Cold start budget is the gate. Define a maximum acceptable cold start time for each service profile. If the cold start exceeds the budget after container optimization, the service should not use scale-to-zero. Set min-scale: 1.

Service Profile	Cold Start Budget	Action if Exceeded
Background processor	30s	Acceptable, no change
Internal API	5s	Optimize container or min-scale: 1
User-facing API	2s	min-scale: 1 or use standard Deployment

The Recovery

Service keeps scaling to zero between requests: Increase scale-to-zero-pod-retention-period. Set it to 2-3x the expected gap between requests.

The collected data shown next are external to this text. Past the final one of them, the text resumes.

<file path="src/rtl/display_arbiter.sv">
// display_arbiter: shares a 4-digit 7-segment display between a live background
// frame and two timed overlay sources, scanning digits and driving the anodes
// and segments directly.
// Optional feature macro: OVERLAY_BLINK_EN (blanks the display while an overlay
// is shown and hold-timer bit BLINK_BIT is set).
module display_arbiter #(
    parameter int unsigned SCAN_DIV    = 200000,
    parameter int unsigned HOLD_CYCLES = 50000000,
    parameter int unsigned BLINK_BIT   = 22
) (
    input  logic        clk,
    input  logic        rst_n,
    input  logic [27:0] bg_frame,
    input  logic        ov1_req,
    input  logic [27:0] ov1_frame,
    input  logic        ov2_req,
    input  logic [27:0] ov2_frame,
    output logic [3:0]  an,
    output logic [6:0]  seg,
    output logic [2:0]  grant,
    output logic        busy
);

    localparam int unsigned SCAN_W = (SCAN_DIV > 1) ? $clog2(SCAN_DIV) : 1;
    localparam int unsigned HOLD_W = (HOLD_CYCLES > 1) ? $clog2(HOLD_CYCLES) : 1;
`ifdef OVERLAY_BLINK_EN
    localparam int unsigned TIMER_W = (HOLD_W > BLINK_BIT) ? HOLD_W : BLINK_BIT + 1;
`else
    localparam int unsigned TIMER_W = HOLD_W;
`endif
    localparam logic [TIMER_W-1:0] HOLD_LOAD = TIMER_W'(HOLD_CYCLES - 1);
    localparam logic [SCAN_W-1:0]  SCAN_LAST = SCAN_W'(SCAN_DIV - 1);

    typedef enum logic [1:0] {
        IDLE  = 2'd0,
        SHOW1 = 2'd1,
        SHOW2 = 2'd2
    } state_e;

    state_e              state_q, state_d;
    logic [TIMER_W-1:0]  timer_q, timer_d;
    logic [27:0]         f1_q, f1_d;
    logic [27:0]         f2_q, f2_d;
    logic                pend2_q, pend2_d;
    logic [SCAN_W-1:0]   scan_q, scan_d;
    logic [1:0]          digit_q, digit_d;
    logic [3:0]          an_q, an_d;
    logic [6:0]          seg_q, seg_d;
    logic [2:0]          grant_q, grant_d;
    logic                busy_q, busy_d;
    logic [27:0]         src_frame;

    // Scan divider: advance the digit index once per SCAN_DIV cycles
    always_comb begin
        scan_d  = scan_q + SCAN_W'(1);
        digit_d = digit_q;
        if (scan_q == SCAN_LAST) begin
            scan_d  = '0;
            digit_d = digit_q + 2'd1;
        end
    end

    // Scan counter and digit index registers
    always_ff @(posedge clk or negedge rst_n) begin
        if (!rst_n) begin
            scan_q  <= '0;
            digit_q <= 2'd0;
        end else begin
            scan_q  <= scan_d;
            digit_q <= digit_d;
        end
    end

    // FSM state register, hold timer, pending flag and latched overlay frames
    always_ff @(posedge clk or negedge rst_n) begin
        if (!rst_n) begin
            state_q <= IDLE;
            timer_q <= '0;
            f1_q    <= '1;
            f2_q    <= '1;
            pend2_q <= 1'b0;
        end else begin
            state_q <= state_d;
            timer_q <= timer_d;
            f1_q    <= f1_d;
            f2_q    <= f2_d;
            pend2_q <= pend2_d;
        end
    end

    // Next-state logic: overlay priority, pending ov2, retrigger and expiry
    always_comb begin
        state_d = state_q;
        timer_d = timer_q;
        f1_d    = f1_q;
        f2_d    = f2_q;
        pend2_d = pend2_q;
        case (state_q)
            IDLE: begin
                if (ov1_req) begin
                    state_d = SHOW1;
                    f1_d    = ov1_frame;
                    timer_d = HOLD_LOAD;
                    if (ov2_req) begin
                        f2_d    = ov2_frame;
                        pend2_d = 1'b1;
                    end
                end else if (ov2_req) begin
                    state_d = SHOW2;
                    f2_d    = ov2_frame;
                    timer_d = HOLD_LOAD;
                end
            end
            SHOW1: begin
                if (ov2_req) begin
                    f2_d    = ov2_frame;
                    pend2_d = 1'b1;
                end
                if (ov1_req) begin
                    f1_d    = ov1_frame;
                    timer_d = HOLD_LOAD;
                end else if (timer_q == '0) begin
                    // An ov2 request in the expiry cycle counts as pending
                    if (pend2_q || ov2_req) begin
                        state_d = SHOW2;
                        pend2_d = 1'b0;
                        timer_d = HOLD_LOAD;
                    end else begin
                        state_d = IDLE;
                    end
                end else begin
                    timer_d = timer_q - TIMER_W'(1);
                end
            end
            SHOW2: begin
                if (ov1_req) begin
                    // Preemption drops the running ov2; only a fresh one is kept
                    state_d = SHOW1;
                    f1_d    = ov1_frame;
                    timer_d = HOLD_LOAD;
                    pend2_d = ov2_req;
                    if (ov2_req) begin
                        f2_d = ov2_frame;
                    end
                end else if (ov2_req) begin
                    f2_d    = ov2_frame;
                    timer_d = HOLD_LOAD;
                end else if (timer_q == '0) begin
                    state_d = IDLE;
                end else begin
                    timer_d = timer_q - TIMER_W'(1);
                end
            end
            default: begin
                state_d = IDLE;
                pend2_d = 1'b0;
            end
        endcase
    end

    // Output logic: grant/busy track the next state, an/seg show the current source
    always_comb begin
        grant_d = 3'b001;
        busy_d  = 1'b0;
        case (state_d)
            SHOW1: begin
                grant_d = 3'b010;
                busy_d  = 1'b1;
            end
            SHOW2: begin
                grant_d = 3'b100;
                busy_d  = 1'b1;
            end
            default: begin
                grant_d = 3'b001;
                busy_d  = 1'b0;
            end
        endcase

        case (state_q)
            SHOW1:   src_frame = f1_q;
            SHOW2:   src_frame = f2_q;
            default: src_frame = bg_frame;
        endcase

        an_d = ~(4'b0001 << digit_q);
        case (digit_q)
            2'd0:    seg_d = src_frame[6:0];
            2'd1:    seg_d = src_frame[13:7];
            2'd2:    seg_d = src_frame[20:14];
            default: seg_d = src_frame[27:21];
        endcase

`ifdef OVERLAY_BLINK_EN
        if ((state_q != IDLE) && timer_q[BLINK_BIT]) begin
            an_d  = 4'b1111;
            seg_d = 7'b1111111;
        end
`endif
    end

    // Registered display and status outputs
    always_ff @(posedge clk or negedge rst_n) begin
        if (!rst_n) begin
            an_q    <= 4'b1111;
            seg_q   <= 7'b1111111;
            grant_q <= 3'b001;
            busy_q  <= 1'b0;
        end else begin
            an_q    <= an_d;
            seg_q   <= seg_d;
            grant_q <= grant_d;
            busy_q  <= busy_d;
        end
    end

    assign an    = an_q;
    assign seg   = seg_q;
    assign grant = grant_q;
    assign busy  = busy_q;

endmodule

</file>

Cold start exceeds budget after optimization: Set min-scale: 1. The service keeps one warm pod at all times. You lose scale-to-zero but gain consistent latency.

Old revisions consume resources: Knative keeps old revisions. Set revisionHistoryLimit in the Knative global config to limit retained revisions. Alternatively, clean up with kubectl delete revision.